Here the succulent varieties of plants have developed a great capacity for water absorption in order to reduce their salt concentration.
The non-succulents on the other hand have developed a means of discharging excess salts on the outer surface of their leaves; this group includes the square tamarisk (tamarix tetragyna).
The difference in the quantity of salt in the many stream and springs and the differences in salt concentrations at different seasons of the year in different places have led to the development of three main types of saline vegetation:
- Hydrohalophytic plants, which grow on the banks of perennial streams in a soil of relatively low salinity through-out most of the year.
- Mesohalophytic plants, which grow near the dry streams and in areas of higher salinity, where the water table is fairly superficial.
- Xerohalophytic plants, which grow in the dry salt marshes. These usually possess great absorptive properties, deriving from the osmotic capacity of the cell fluid, which rises with the accumulation of salt in the cell. In the Israeli Ocem, for example, it reaches 91.93 atmospheres. In extreme aridity it can reach even 200 atmospheres in certain plants.
In prehistoric times it is known that the halophytic vegetation in the area was burned to produce alkaline potash. Potash kilns and other findings, dating back to the chalcolithic period – fourth century BC – have been discovered at Tuleylat el-Ghassal, about 10 kilometers north-east of the Dead Sea, indicating large-scale settlement.
Rose of Jericho
A special place in the local folklore is held by the Saharo-Sindian plant called the Rose of Jericho; its legends have become widespread in Europe also through Christian pilgrims.
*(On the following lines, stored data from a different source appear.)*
--- src/rtl/prog_mem.sv ---
// -----------------------------------------------------------------------------
// prog_mem -- loadable program memory with a registered read port.
//
// A small flop-based instruction store. Words are streamed in through a
// ready/valid load channel controlled by a three-state FSM (IDLE/LOAD/DONE).
// Reads are only served while the FSM is idle and return data one cycle
// after rd_en.
//
// Parameters
//   DATA_W  instruction word width
//   ADDR_W  address / load-length width
//   DEPTH   number of implemented words (1 .. 2**ADDR_W)
//   FILL    value returned for unwritten or unimplemented locations
//
// Ports
//   clk          clock; all state changes on its rising edge
//   rst          synchronous active-high reset; overrides every other input
//   address      read address
//   rd_en        read request (honoured in IDLE only)
//   instruction  registered read data; holds when no read is served
//   instr_valid  instruction was refreshed by last cycle's accepted read
//   ld_start     one-cycle pulse starting a load (honoured in IDLE only)
//   ld_len       number of words in the load, sampled with ld_start
//   ld_data      load word
//   ld_valid     ld_data is valid
//   ld_ready     high in LOAD; a word is taken when ld_valid & ld_ready
//   ld_done      one-cycle pulse (the DONE state) when a load completes
//   busy         high whenever the FSM is not IDLE
//   checksum     running XOR of accepted load words
//
// Build option
//   PROG_MEM_CHECKSUM_EN  when defined, checksum is a register that clears
//                         on an accepted ld_start and XORs in every accepted
//                         word (including ones beyond DEPTH). When undefined,
//                         checksum is tied to 0 and no register exists.
// -----------------------------------------------------------------------------
module prog_mem #(
  parameter int                 DATA_W = 6,
  parameter int                 ADDR_W = 8,
  parameter int                 DEPTH  = 16,
  parameter logic [DATA_W-1:0]  FILL   = '1
) (
  input  logic              clk,
  input  logic              rst,
  input  logic [ADDR_W-1:0] address,
  input  logic              rd_en,
  output logic [DATA_W-1:0] instruction,
  output logic              instr_valid,
  input  logic              ld_start,
  input  logic [ADDR_W-1:0] ld_len,
  input  logic [DATA_W-1:0] ld_data,
  input  logic              ld_valid,
  output logic              ld_ready,
  output logic              ld_done,
  output logic              busy,
  output logic [DATA_W-1:0] checksum
);

  // One extra bit on the pointer so DEPTH == 2**ADDR_W compares cleanly and
  // the post-increment after the final word never wraps.
  localparam int PTR_W = ADDR_W + 1;
  localparam int IDX_W = (DEPTH > 1) ? $clog2(DEPTH) : 1;

  typedef enum logic [1:0] {
    IDLE = 2'd0,
    LOAD = 2'd1,
    DONE = 2'd2
  } state_t;

  state_t            state_q, state_d;
  logic [ADDR_W-1:0] len_q, len_d;
  logic [PTR_W-1:0]  ptr_q, ptr_d;
  logic [DATA_W-1:0] mem_q [DEPTH];
  logic [DATA_W-1:0] instr_q, instr_d;
  logic              vld_q, vld_d;

  logic              start_acc;
  logic              accept;
  logic              last_word;
  logic              wr_en;
  logic [IDX_W-1:0]  wr_idx;
  logic              rd_hit;
  logic [IDX_W-1:0]  rd_idx;

  // ---------------------------------------------------------------------------
  // Load-channel handshake decode
  // ---------------------------------------------------------------------------
  assign start_acc = (state_q == IDLE) && ld_start;
  assign accept    = (state_q == LOAD) && ld_valid;
  assign last_word = accept && ((ptr_q + PTR_W'(1)) == {1'b0, len_q});

  // Words past the implemented depth are consumed but dropped.
  assign wr_en  = accept && (ptr_q < PTR_W'(DEPTH));
  assign wr_idx = ptr_q[IDX_W-1:0];

  // Reads outside the implemented depth return FILL.
  assign rd_hit = {1'b0, address} < PTR_W'(DEPTH);
  assign rd_idx = address[IDX_W-1:0];

  // ---------------------------------------------------------------------------
  // FSM: state register
  // ---------------------------------------------------------------------------
  always_ff @(posedge clk) begin
    if (rst) begin
      state_q <= IDLE;
      len_q   <= '0;
      ptr_q   <= '0;
    end else begin
      state_q <= state_d;
      len_q   <= len_d;
      ptr_q   <= ptr_d;
    end
  end

  // ---------------------------------------------------------------------------
  // FSM: next state, length capture and write pointer
  // ---------------------------------------------------------------------------
  always_comb begin
    state_d = state_q;
    len_d   = len_q;
    ptr_d   = ptr_q;
    unique case (state_q)
      IDLE: begin
        if (ld_start) begin
          len_d   = ld_len;
          ptr_d   = '0;
          // A zero-length load has nothing to wait for.
          state_d = (ld_len == '0) ? DONE : LOAD;
        end
      end
      LOAD: begin
        if (accept) begin
          ptr_d = ptr_q + PTR_W'(1);
          if (last_word) state_d = DONE;
        end
      end
      DONE: begin
        state_d = IDLE;
      end
      default: begin
        state_d = IDLE;
      end
    endcase
  end

  // ---------------------------------------------------------------------------
  // Storage array. Kept in flops because reset must restore every word.
  // ---------------------------------------------------------------------------
  always_ff @(posedge clk) begin
    if (rst) begin
      for (int i = 0; i < DEPTH; i++) mem_q[i] <= FILL;
    end else if (wr_en) begin
      mem_q[wr_idx] <= ld_data;
    end
  end

  // ---------------------------------------------------------------------------
  // Read port: served only while idle so a read never observes a load
  // half-way through. Data holds whenever no read is served.
  // ---------------------------------------------------------------------------
  always_comb begin
    instr_d = instr_q;
    vld_d   = 1'b0;
    if ((state_q == IDLE) && rd_en) begin
      instr_d = rd_hit ? mem_q[rd_idx] : FILL;
      vld_d   = 1'b1;
    end
  end

  always_ff @(posedge clk) begin
    if (rst) begin
      instr_q <= FILL;
      vld_q   <= 1'b0;
    end else begin
      instr_q <= instr_d;
      vld_q   <= vld_d;
    end
  end

  // ---------------------------------------------------------------------------
  // Optional load checksum
  // ---------------------------------------------------------------------------
`ifdef PROG_MEM_CHECKSUM_EN
  logic [DATA_W-1:0] csum_q, csum_d;

  always_comb begin
    csum_d = csum_q;
    if (start_acc)   csum_d = '0;
    else if (accept) csum_d = csum_q ^ ld_data;
  end

  always_ff @(posedge clk) begin
    if (rst) csum_q <= '0;
    else     csum_q <= csum_d;
  end

  assign checksum = csum_q;
`else
  // start_acc only feeds the checksum; keep it referenced so the default
  // build carries no dangling signal.
  logic unused_start_acc;
  assign unused_start_acc = start_acc;
  assign checksum         = '0;
`endif

  // ---------------------------------------------------------------------------
  // Outputs
  // ---------------------------------------------------------------------------
  assign instruction = instr_q;
  assign instr_valid = vld_q;
  assign ld_ready    = (state_q == LOAD);
  assign ld_done     = (state_q == DONE);
  assign busy        = (state_q != IDLE);

endmodule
This plant is an annual that takes up its nutriment through a single root which it puts down easily. Owing to the physical property which causes its branches to stretch when they take up moisture, the plant bursts open, and its seeds are dispersed on the wind, to create a new generation of growth. The flowering – a rebirth so to speak – has made this plant a symbol of renewal and revival lodged in religious belief.
Beduin and Egyptian women used to put in it water, and through the nature of its flowering, they would use it to predict if their childbirth would be easy or hard. Some even used to drink the water to speed up their labor.
The Christian pilgrims for their part associated the Rose of Jericho with Rosa Mystica, who is the Holy Virgin in the Lutheran and Catholic liturgy. The pilgrims customarily traded bread with the Bedouins for it, and thus the plant made its way as far as the markets of Europe at the beginning of the nineteenth century.